Seeing a developer of the Whitney Estates as a supporter of Measure R brings back memories of the years I spent on the Whitney Ranch as a very young child. In 1932, when I was 3 years old, my father, who was in the sheep business, leased the 18,000 acre Whitney Ranch as pasture for his vast herds, from Beryl Whitney Blaine who lived in the beautiful old Victorian on the ranch. He moved our family there for 3 years leasing out our home in Woodland in the Sacramento Valley . Beryl wanted us to live in her mansion but my father insisted that the manager’s quarters would be adequate for us. Actually she needed her mansion because she had 9 giant mastiffs. They were always fighting and she had scars on her arms from trying to separate them. She also had dyed bright red hair, which was rare in those days, and always wore kimonos. She died in 1935 and we moved back to Woodland. 

My two older sisters loved the freedom of riding their horse over the foothills, but for my younger sister and me being confined behind the picket fence that surrounded our house because of the free range afforded to “Bully Bully Baker” the bull who roamed the area, it wasn’t that much fun. I couldn’t go to kindergarten because it was 18 miles over a dirt road to Lincoln where my sisters went to school and my mother was understandably unwilling to make the trip twice a day. Finally, when I was 4 years old she got a friend of hers, Viva Sandsted, who was a retired teacher, to come out and teach me to read. I was rescued but also destined to a life of being advanced beyond my years. When we returned to Woodland in 1935 and I was 6 years old I was sent to the 2nd grade because I already knew how to read. 

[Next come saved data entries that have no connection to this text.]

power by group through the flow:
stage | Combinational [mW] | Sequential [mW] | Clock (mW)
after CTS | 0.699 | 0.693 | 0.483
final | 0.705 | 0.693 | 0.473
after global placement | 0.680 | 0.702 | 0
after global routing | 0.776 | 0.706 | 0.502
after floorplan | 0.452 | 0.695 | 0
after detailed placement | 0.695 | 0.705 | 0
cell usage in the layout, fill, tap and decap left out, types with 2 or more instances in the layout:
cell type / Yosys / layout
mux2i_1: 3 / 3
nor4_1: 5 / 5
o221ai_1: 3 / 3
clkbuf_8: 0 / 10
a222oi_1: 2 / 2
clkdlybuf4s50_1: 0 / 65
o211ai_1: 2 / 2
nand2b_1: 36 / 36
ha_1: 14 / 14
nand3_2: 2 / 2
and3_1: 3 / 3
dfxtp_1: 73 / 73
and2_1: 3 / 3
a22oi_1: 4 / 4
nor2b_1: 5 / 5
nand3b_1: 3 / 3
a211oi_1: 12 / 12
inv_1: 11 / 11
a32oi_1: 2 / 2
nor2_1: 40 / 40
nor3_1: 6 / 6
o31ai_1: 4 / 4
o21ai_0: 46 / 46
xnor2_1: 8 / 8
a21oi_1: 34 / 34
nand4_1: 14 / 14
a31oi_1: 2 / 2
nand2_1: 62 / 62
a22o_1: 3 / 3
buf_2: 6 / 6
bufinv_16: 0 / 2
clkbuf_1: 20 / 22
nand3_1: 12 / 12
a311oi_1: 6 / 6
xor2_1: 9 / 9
File: src/rtl/timer_sched.sv
// Shared down-counter timer granted to one of NREQ requesters at a time.
// Define TIMER_SCHED_RR_EN for round-robin arbitration; default is fixed priority.
module timer_sched #(
  parameter int NREQ = 4,
  parameter int CW   = 8
) (
  input  logic             clk,
  input  logic             reset,
  input  logic [NREQ-1:0]  req,
  input  logic [NREQ*CW-1:0] dur,
  output logic [NREQ-1:0]  gnt,
  output logic [NREQ-1:0]  done,
  output logic             busy,
  output logic [CW-1:0]    count
);

  localparam int PW = $clog2(NREQ);

  typedef enum logic [1:0] {
    IDLE = 2'd0,
    RUN  = 2'd1,
    DONE = 2'd2
  } state_t;

  state_t            state_q, state_d;
  logic [NREQ-1:0]   gnt_q, gnt_d;
  logic [CW-1:0]     count_q, count_d;
  logic              any_req;
  logic              hold;
  logic [PW-1:0]     win;
  logic [CW-1:0]     win_dur;

  assign any_req = |req;
  assign hold    = |(req & gnt_q);

`ifdef TIMER_SCHED_RR_EN
  logic [PW-1:0] ptr_q, ptr_d;

  function automatic logic [PW:0] rr_dist(int i, logic [PW-1:0] p);
    return (PW+1)'((i - int'(p) - 1 + 2 * NREQ) % NREQ);
  endfunction

  // Round-robin: nearest requester after the last grant wins
  always_comb begin
    logic [PW:0] best;
    best = '1;
    win  = '0;
    for (int i = 0; i < NREQ; i++) begin
      if (req[i] && rr_dist(i, ptr_q) < best) begin
        best = rr_dist(i, ptr_q);
        win  = PW'(i);
      end
    end
  end

  // Pointer follows every grant, abandoned ones included
  always_comb begin
    ptr_d = ptr_q;
    if (state_q == IDLE && any_req) ptr_d = win;
  end

  // Pointer register; reset makes requester 0 first in line
  always_ff @(posedge clk or posedge reset) begin
    if (reset) ptr_q <= PW'(NREQ - 1);
    else       ptr_q <= ptr_d;
  end
`else
  // Fixed priority: lowest requesting index wins
  always_comb begin
    win = '0;
    for (int i = NREQ - 1; i >= 0; i--) begin
      if (req[i]) win = PW'(i);
    end
  end
`endif

  // Select the winner's duration field
  always_comb begin
    win_dur = '0;
    for (int i = 0; i < NREQ; i++) begin
      if (win == PW'(i)) win_dur = dur[i*CW +: CW];
    end
  end

  // State, grant and counter registers
  always_ff @(posedge clk or posedge reset) begin
    if (reset) begin
      state_q <= IDLE;
      gnt_q   <= '0;
      count_q <= '0;
    end else begin
      state_q <= state_d;
      gnt_q   <= gnt_d;
      count_q <= count_d;
    end
  end

  // Next-state logic
  always_comb begin
    state_d = state_q;
    case (state_q)
      IDLE: begin
        if (any_req) state_d = (win_dur == '0) ? DONE : RUN;
      end
      RUN: begin
        if (!hold)                state_d = IDLE;
        else if (count_q <= CW'(1)) state_d = DONE;
      end
      DONE:    state_d = IDLE;
      default: state_d = IDLE;
    endcase
  end

  // Grant and counter datapath; counter only loads or counts down
  always_comb begin
    gnt_d   = gnt_q;
    count_d = count_q;
    case (state_q)
      IDLE: begin
        gnt_d   = '0;
        count_d = '0;
        if (any_req) begin
          gnt_d   = NREQ'(1) << win;
          count_d = win_dur;
        end
      end
      RUN: begin
        if (!hold) begin
          gnt_d   = '0;
          count_d = '0;
        end else if (count_q != '0) begin
          count_d = count_q - CW'(1);
        end
      end
      default: begin
        gnt_d   = '0;
        count_d = '0;
      end
    endcase
  end

  // Outputs: done pulses to the holder of the grant in DONE
  always_comb begin
    gnt   = gnt_q;
    done  = (state_q == DONE) ? gnt_q : '0;
    busy  = |gnt_q;
    count = count_q;
  end

endmodule

File: config.mk
export PLATFORM = sky130hd
export DESIGN_NAME = timer_sched
export DESIGN_NICKNAME = d
export VERILOG_FILES = /design/src/rtl/timer_sched.sv
export SDC_FILE = /design/constraint.sdc
export NUM_CORES = 1
export LEC_CHECK = 0
export CELL_PAD_IN_SITES_DETAIL_PLACEMENT = 1
export CELL_PAD_IN_SITES_GLOBAL_PLACEMENT = 2
export CORE_AREA = 2 2 76 78
export CTS_CLUSTER_DIAMETER = 40
export DETAILED_ROUTE_END_ITERATION = 8
export DIE_AREA = 0 0 78 80
export PLACE_DENSITY = 0.76
export SETUP_SLACK_MARGIN = 0.02
export SLEW_MARGIN = 20
export SYNTH_ARGS = -nofsm -noshare
export SYNTH_HDL_FRONTEND = slang
export SYNTH_SLANG_ARGS = --single-unit
File: constraint.sdc
create_clock -name clk -period 2.25 [get_ports clk]
set_clock_uncertainty 0.2 [all_clocks]
set_input_delay 0.5625 -clock clk [delete_from_list [all_inputs] [get_ports clk]]
set_output_delay 0.5625 -clock clk [all_outputs]
set_load 0.1 [all_outputs]
### Word level (Yosys, flattened, before mapping)

Cells that the tools add are included.

| operators by class | value |
|---|---|
| add/sub/neg operators | 1 |
| order comparisons | 1 |
| eq/ne operators | 9 |
| shifts and indexed selects | 1 |
| mux-type cells | 21 |
| bitwise operators | 1 |
| reduce and logical (&&, ||, !) cells | 8 |

Operators with widths:

| cell | number |
|---|---|
| 8-bit two-way mux | 7 |
| 2-bit two-way mux | 8 |
| 8-bit one-hot mux with 2 select lines | 1 |
| 4-bit two-way mux | 3 |
| 4-bit OR reduction | 3 |
| 8-bit by 1-bit less-or-equal comparator with 1-bit output, second input constant | 1 |
| 8-bit zero test | 1 |
| 4-bit one-hot mux with 2 select lines | 1 |
| 8-bit nonzero test | 1 |
| 8-bit by 1-bit subtractor with 8-bit output, second input constant | 1 |
| 2-bit == test, second input constant | 3 |
| 3-bit != test, second input constant | 2 |
| 4-bit bitwise AND | 1 |
| 2-bit by 1-bit == test with 1-bit output, second input constant | 2 |
| 2-bit zero test | 2 |
| 2-bit != test, second input constant | 2 |
| 2-bit one-hot mux with 2 select lines | 1 |
| 1-bit by 2-bit << shifter with 4-bit output, first input constant | 1 |
| 2-bit AND reduction | 1 |

| word-level totals | value |
|---|---|
| register bits | 14 |
| input port bits | 38 |
| output and inout port bits | 17 |
| word-level logic and storage cells | 45 |

### Depth between registers and ports, before layout

| logic depth | value |
|---|---|
| depth after elaboration | 13 |
| mapped depth | 8 |
| gate-level depth less buffers | 7 |

### Worst setup path after synthesis

No wires, ideal clock.

| timing path | value |
|---|---|
| path type | reg-to-output |
| from | reg gnt_q[1] (netlist: gnt[1]) |
| to | out busy |
| arrival time | 1.832 ns |
| required time | 1.487 ns |
| slack | -0.345 ns |
| cell stages (with the launch flop) | 2 |
| path buffers | 0 |
| cell sequence | dfrtp_1 > or4_1 |

| between the ends | value |
|---|---|
| longest elaborated chain between the ends | 1 |

Ends and longest elaborated chain:

| what | line | RTL |
|---|---|---|
| start, declared | 26 | `logic [NREQ-1:0] gnt_q, gnt_d;` |
| start signal, assigned | 93 | `gnt_q <= gnt_d;` |
| 4-bit OR reduction | 146 | `busy = \|gnt_q;` |
| end, declared | 13 | `output logic busy,` |

No other way between the ends.

### Final worst setup path

Ends and elaborated chain as after synthesis.

==> flow_metrics.py <==
metrics = {
    "synthesis": {
        "synth_edf_count": 0,
        "synth_area_leaders": "dfrtp_1 (29%), mux2i_1 (6.7%), a22o_1 (6.6%)",
        "synth_top_area_share_pct": 29.2,
        "synthTopCellsByCount": "dfrtp_1 (14), nor2_1 (14), nand2_1 (11)",
        "synth_ff_type": "dfrtp_1",
        "synthAdderAreaFrac_pct": 2.09,
        "synth_compound_gate_area_share_pct": 27.2,
        "synth-simple-area-share_pct": 23.8,
        "synth_top_family_by_area": "compound AO/OA/AOI/OAI gates",
        "netlist_area_mm2": 0.00120,
        "yosys_warnings": 0,
        "synth_xor_area_share_pct": 3.65,
        "synth_seq_cells": 14,
        "yosys.area.top_type": "dfrtp_1",
        "ys_seq_area_share_pct": 29.2,
        "syn_avg_cell_area_um2": 8.88,
        "async_reset_ff_share_pct": 100,
        "syn_inst": 135,
        "synth_nets": 175,
        "synth_mux_area_share_pct": 6.68,
        "ys_types": 37,
    },
    "cts": {
        "cts_tree": "yes",
        "cts_made_buffers": 3,
        "clock_latency_ns": 0.24,
        "cts_buffer_depth": 2,
        "cts_root_buffer": "clkbuf_8",
        "cts_sinks": 14,
        "htreeDepth": 1,
        "cts_hold_buf": 0,
        "clkSlewWorstSetupHoldPaths_ns": 0.06,
    },
    "critical_path": {
        "crit_fanout": 5,
        "crit_path_end_kind": "output port",
        "critPathMaxStageDelay_ns": 0.56,
        "r2r-start": "count[4]",
        "critPathLaunch": "gnt[1]",
        "arrival_ns": 1.43,
        "cp-start-kind": "register",
        "reg2reg_setup_slack_ns": 0.31,
        "r2r_cells": 5,
        "critical_path_class": "reg2out",
        "required_ns": 1.49,
        "critical-path-top-delay-family": "simple AND/OR/NAND/NOR gates",
        "slowest_stage": "or4_4",
        "crit_buf_inv": 1,
        "critical_path.cell_chain": "or4_4, buf_12",
        "reg2reg_to": "count[5]",
    },
    "run": {
        "max-cap-violations": 0,
    },
    "detailed_routing": {
        "final_antenna_net_count": 0,
        "vias_per_cell": 4.79,
        "route.detailed.wl_per_inst_um": 15.1,
        "drtIter0Drc": 36,
        "wirelength_um": 4300,
        "drc": 0,
        "drt_pass1_iterations": 4,
        "vias": 1365,
    },
    "floorplanning": {
        "die_w_um": 78,
        "io_pins": 55,
        "row_count": 27,
        "coreArea_mm2": 0.00541,
        "fp.dieArea_mm2": 0.00624,
        "die_y_um": 80,
        "start_util_pct": 22.2,
    },
    "worst_hold_path": {
        "hold_start": "count[1]",
        "hp-class": "reg2reg",
        "holdPathStages": 2,
        "min_to": "count[1]",
    },
    "final_layout": {
        "regArea_um2": 358,
        "multiInputGateArea_um2": 801,
        "antenna_cells": 0,
        "n_fill_cell": 616,
        "drive_gt1_share_pct": 34.3,
        "nNetsFinal": 254,
        "post-route-cell-area_mm2": 0.00225,
        "syn_to_final_growth_pct": 87.5,
    },
    "grt": {
        "grt-ovfl-total": 0,
        "antenna_found_initial": 0,
        "grt_max_degree": 15,
        "track_usage_pct": 14.5,
        "grt_pass1_wl_um": 7220,
        "grt_pass1_vias": 1509,
    },
    "sta": {
        "maxSlewViolCount": 0,
        "hold_viol": 0,
        "slew-limit-headroom_pct": 59.5,
        "finalCriticalPeriod_ns": 2.19,
        "setup_violations": 0,
        "fin_ws_ns": 0.0559,
        "worst_pin_slew_ns": 0.604,
        "finalCritPeriodShare_pct": 97.5,
        "max_freq_mhz": 456,
        "rsz0062_at_grt": "true",
    },
    "placement": {
        "place_area_mm2": 0.00214,
        "io_buffer_count": 54,
        "pre_cts_ws_ns": -0.515,
        "finalWeightedCongestion": 0.846,
        "place_hpwl_um": 3540,
    },
    "power_and_ir_drop": {
        "ir_worst_vdd_v": 0.000422,
        "p_leak_nw": 0.991,
        "pwr_density_cell_mw_per_mm2": 1120,
    },
    "status": {
        "status": "finished clean",
    },
}
==> metrics by stage <==
| step | hold slack, ns | total power, W | TNS, ns | std cells | utilization, % |
|---|---|---|---|---|---|
| final | 0.392 | 0.00252 | 0 | 285 | 41.6 |
| after global routing | 0.421 | 0.00266 | -0.0131 | 285 | 41.6 |
| after CTS | 0.398 | 0.00253 | 0 | 283 | 41.2 |
| after detailed placement | 0.382 | 0.00228 | -3.59 | 278 | 39.7 |
| after global placement | 0.380 | 0.00225 | -3.19 | 278 | 39.7 |
| after floorplan | 0.251 | 0.00158 | 0 | 135 | - |
==> layout make-up <==
cell class	count	area share (%)
repair buffers	82	41.3
well taps	72	4.01
clock buffers	4	2.45
inverters	4	0.668
flip-flops and latches	14	15.9
multi-input cells	109	35.6
==> power breakdown <==
part	switching [W]	leakage, nW	internal [W]	total (W)
Sequential	0.000158	0.174	0.000348	0.000506
Combinational	0.00108	0.788	0.000682	0.00177
Clock	0.0000940	0.0288	0.000155	0.000249
Total	0.00134	0.991	0.00119	0.00252
==> metal layers <==
layer  up-vias  GRT usage (%)  part of all wire (%)
li1        663              -                     -
met1       662           16.4                    41
met2        34           27.7                    54
met3         6           2.38                   3.5
met4         0           4.04                   1.0
met5         -              0                     0
==> registers in the layout (all words and copies together), names as in the netlist <==
signal	count
count	8
gnt	4
state_q	2
==> cells by family (layout without fill, tap and decap cells) <==
family | Yosys count | count (layout)
XOR/XNOR | 5 | 5
AO/OA/AOI/OAI | 41 | 41
multiplexers | 8 | 8
flip-flops | 14 | 14
buffers and inverters | 12 | 90
AND/OR/NAND/NOR | 53 | 53
adder cells (fa/ha/maj) | 2 | 2
==> placed cells by master (no fill, tap or decap), drive strengths merged, types with 2 or more instances in the layout <==
cell type      instances
inv                    4
clkbuf                 7
a32o                   2
dfrtp                 14
o2bb2ai                8
nor2                  15
clkdlybuf4s50         32
o31ai                  2
o21bai                 2
a22o                   9
a22oi                  7
buf                   45
nor4                   3
mux2i                  8
nand3                 10
xor2                   4
ha                     2
a21oi                  8
nand2                 11
nor3                   3
and2                   4
==> worst max path at each step <==
| stage | end | slack [ns] | cells after the start |
|---|---|---|---|
| 2_1_floorplan | state_q[0] | 0.1 | 8 |
| 5_1_grt | state_q[0] | -0.01 | 8 |
| 4_1_cts | state_q[0] | 0.02 | 9 |
| 3_5_place_dp | state_q[0] | -0.52 | 8 |
| 3_3_place_gp | state_q[0] | -0.45 | 7 |
| 6_report | busy | 0.06 | 2 |
==> worst min-delay path, delay by kind of cell (launching register included) <==
family,cells,cell delay [ns]
DFF,1,0.41
and+or+nand+nor,2,0.15
==> timing repair <==
item	CTS	global route
pin swaps	3	8
setup buffers	1	2
gates cloned	0	1
setup endpoints to repair	7	2
resized for setup	10	10
Power figures use the tool's default switching activity.
==> config.mk <==
export PLATFORM = sky130hd
export DESIGN_NAME = unified_mem_arbiter
export DESIGN_NICKNAME = d
export VERILOG_FILES = /design/src/rtl/unified_mem_arbiter.sv
export SDC_FILE = /design/constraint.sdc
export NUM_CORES = 1
export LEC_CHECK = 0
export CORE_MARGIN = 2
export CORE_UTILIZATION = 50
export CTS_CLUSTER_SIZE = 12
export DETAILED_ROUTE_END_ITERATION = 16
export DONT_BUFFER_PORTS = 1
export HOLD_SLACK_MARGIN = 0.02
export PLACE_DENSITY = 0.62
export SLEW_MARGIN = 20
export SYNTH_ARGS = -nofsm -noshare
export SYNTH_HDL_FRONTEND = slang
export SYNTH_SLANG_ARGS = --single-unit
==> constraint.sdc <==
create_clock -name clk -period 4.6 [get_ports clk]
set_clock_uncertainty 0.15 [all_clocks]
set_input_delay 0.69 -clock clk [delete_from_list [all_inputs] [get_ports clk]]
set_output_delay 0.69 -clock clk [all_outputs]
set_load 0.03 [all_outputs]
==> src/rtl/unified_mem_arbiter.sv <==
// Arbiter sharing one single-ported, request/ack memory between the instruction-fetch
// (read-only) and data (read/write) requesters, with starvation guard and transaction timeout.
module unified_mem_arbiter #(
  parameter int unsigned ADDR_W       = 32,
  parameter int unsigned DATA_W       = 32,
  parameter int unsigned STARVE_LIMIT = 4,
  parameter int unsigned TIMEOUT      = 64
) (
  input  logic              clk,
  input  logic              reset,
  input  logic              i_req,
  input  logic [ADDR_W-1:0] i_addr,
  output logic [DATA_W-1:0] i_rdata,
  output logic              i_ready,
  output logic              i_stall,
  input  logic              d_req,
  input  logic              d_we,
  input  logic [ADDR_W-1:0] d_addr,
  input  logic [DATA_W-1:0] d_wdata,
  output logic [DATA_W-1:0] d_rdata,
  output logic              d_ready,
  output logic              d_stall,
  output logic              err,
  output logic              mem_req,
  output logic              mem_we,
  output logic [ADDR_W-1:0] mem_addr,
  output logic [DATA_W-1:0] mem_wdata,
  input  logic [DATA_W-1:0] mem_rdata,
  input  logic              mem_ack
);

  typedef enum logic [1:0] {IDLE, I_BUSY, D_BUSY} state_t;

  localparam logic [3:0] STARVE_MAX = 4'(STARVE_LIMIT);
  localparam logic [7:0] TO_LAST    = 8'(TIMEOUT - 1);
  localparam bit         TO_EN      = (TIMEOUT != 0);

  state_t     state_q, state_d;
  logic [3:0] starve_q;
  logic [7:0] to_q;
  logic       i_eff, d_eff;
  logic       grant_i, grant_d, timed_out, busy;

  assign i_stall = i_req & ~i_ready;
  assign d_stall = d_req & ~d_ready;

  always_comb begin
    state_d   = state_q;
    grant_i   = 1'b0;
    grant_d   = 1'b0;
    timed_out = 1'b0;
    busy      = 1'b0;
    // A requester seeing its ready pulse still holds req this cycle; don't grant it again.
    i_eff     = i_req & ~i_ready;
    d_eff     = d_req & ~d_ready;
    case (state_q)
      IDLE: begin
        if (i_eff && (starve_q == STARVE_MAX)) grant_i = 1'b1;
        else if (d_eff)                        grant_d = 1'b1;
        else if (i_eff)                        grant_i = 1'b1;
        if (grant_i)      state_d = I_BUSY;
        else if (grant_d) state_d = D_BUSY;
      end
      I_BUSY, D_BUSY: begin
        busy = 1'b1;
        // An ack on the final allowed cycle wins over the abort.
        if (mem_ack) begin
          state_d = IDLE;
        end else if (TO_EN && (to_q == TO_LAST)) begin
          timed_out = 1'b1;
          state_d   = IDLE;
        end
      end
      default: state_d = IDLE;
    endcase
  end

  always_ff @(posedge clk) begin
    if (!reset) begin
      state_q   <= IDLE;
      starve_q  <= '0;
      to_q      <= '0;
      i_rdata   <= '0;
      i_ready   <= 1'b0;
      d_rdata   <= '0;
      d_ready   <= 1'b0;
      err       <= 1'b0;
      mem_req   <= 1'b0;
      mem_we    <= 1'b0;
      mem_addr  <= '0;
      mem_wdata <= '0;
    end else begin
      state_q <= state_d;
      i_ready <= 1'b0;
      d_ready <= 1'b0;
      err     <= 1'b0;

      if (grant_i || !i_req)          starve_q <= '0;
      else if (starve_q < STARVE_MAX) starve_q <= starve_q + 4'd1;

      if (grant_i || grant_d) begin
        mem_req   <= 1'b1;
        mem_we    <= grant_d & d_we;
        mem_addr  <= grant_d ? d_addr : i_addr;
        mem_wdata <= grant_d ? d_wdata : '0;
        to_q      <= '0;
      end else if (busy) begin
        if (mem_ack || timed_out) begin
          mem_req <= 1'b0;
          err     <= timed_out;
          if (state_q == I_BUSY) begin
            i_ready <= 1'b1;
            i_rdata <= timed_out ? '0 : mem_rdata;
          end else begin
            d_ready <= 1'b1;
            if (timed_out)    d_rdata <= '0;
            else if (!mem_we) d_rdata <= mem_rdata;
          end
        end else begin
          to_q <= to_q + 8'd1;
        end
      end
    end
  end

endmodule

==> metrics.yaml <==
outcome: "finished, final reports clean"
p_seq_frac: 0.486
viasPerCell: 5.80
syn_nets: 738
clk_path_buf_depth: 2
grtUsageTotal: 0.217
ys_warn_count: 0
min_path_type: "input pin to register"
hold_viol: 0
p_sw_mw: 0.878
htree_levels: 4
hold_ws_ps: 265
finalSetupViolCount: 0
fin_tns_setup_ps: 0
drt_iter0_drc: 227
path_clk_slew_ps: 60
cts_tree: "yes"
p_clk_frac: 0.429
yosys.area.top_type: "dfxtp_1"
area_growth_pct: 9.98
p_int_mw: 2.37
ir_worst_vdd_mv: 0.335
core_sq_um: 11300
clock_latency_ps: 410
crit_type: "register to register"
synth_top_area_share: 0.513
cts_sinks: 147
cts_resized: 0
grt_max_degree: 107
p_per_area_nw_per_um2: 515
synth-seq-area-share: 0.513
die_w_um: 111
fp.dieArea_sq_um: 12300
numCtsBuffers: 17
report.final.slew_viol_count: 0
reg2reg_depth: 7
first_pass_iters: 4
cpMaxStageDelayCell: "dfxtp_1"
wl_per_cell_um: 18.5
cts-root-buf: "clkbuf_16"
path_cells: "nand2b_4 -> inv_2 -> o21ai_2 -> buf_4 -> o2111ai_4 -> buf_4 -> mux2i_1"
crit_arrival_ps: 2850
vias: 4256
worst_pin_slew_ps: 771
ctsHoldBuffers: 0
cp-end-kind: "register"
syn_area_sq_um: 5730
period_share: 0.592
max_cap_viol_count: 0
routabilityCongestion: 0.802
place_hpwl_mm: 9.12
drt_wl_total_mm: 13.6
synth_cells: 599
postRouteAntennaNets: 0
min_path_cells: 1
ys_types: 44
avgSynthCellArea_sq_um: 9.57
slew_headroom: 0.485
worstPathRequired_ps: 4730
grt_overflow: 0
finalCriticalPeriod_ps: 2720
grt_pass1_vias: 4309
worstPathMaxFanout: 38
dieHeight_um: 111
cp-start-kind: "register"
synth.area.top_cells: "dfxtp_1, mux2i_1, nand2_1, nor3_1, a22o_1"
drc: 0
pwr-share-comb: 0.085
slowest_delay_ps: 530
initial_utilization: 0.506
crit_top_cell: "buf_4"
rsz0062_at_grt: "no"
antenna_found_initial: 0
port_buffers: 0
switching_share: 0.270
nFillCells: 1029
grt_pass1_wl_mm: 21.5
synth-seq-cells: 147
cts_setup_buffers: 0
design.portCount: 269
drive_gt1_frac: 0.0761
rows: 39
fmax_mhz: 367
num_antenna_cells: 0
nNetsFinal: 718
leakage_nw: 2.49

When Ralph Sandsted, who was a turkey farmer, died Viva married the owner of Gladding Mc Bean, tile makers in Lincoln. The tile hand-made for the Heywood Building at 2014 Shattuck Avenue was made by Gladding McBean. 

A few years ago I was going through Rocklin and asked someone about the Ranch--which was being sub-divided. I was sad to hear that the Mansion had been torn down. Would the backers of Measure R have the same regard for the Heywood Building that they had for the Mansion on the Whitney Estate?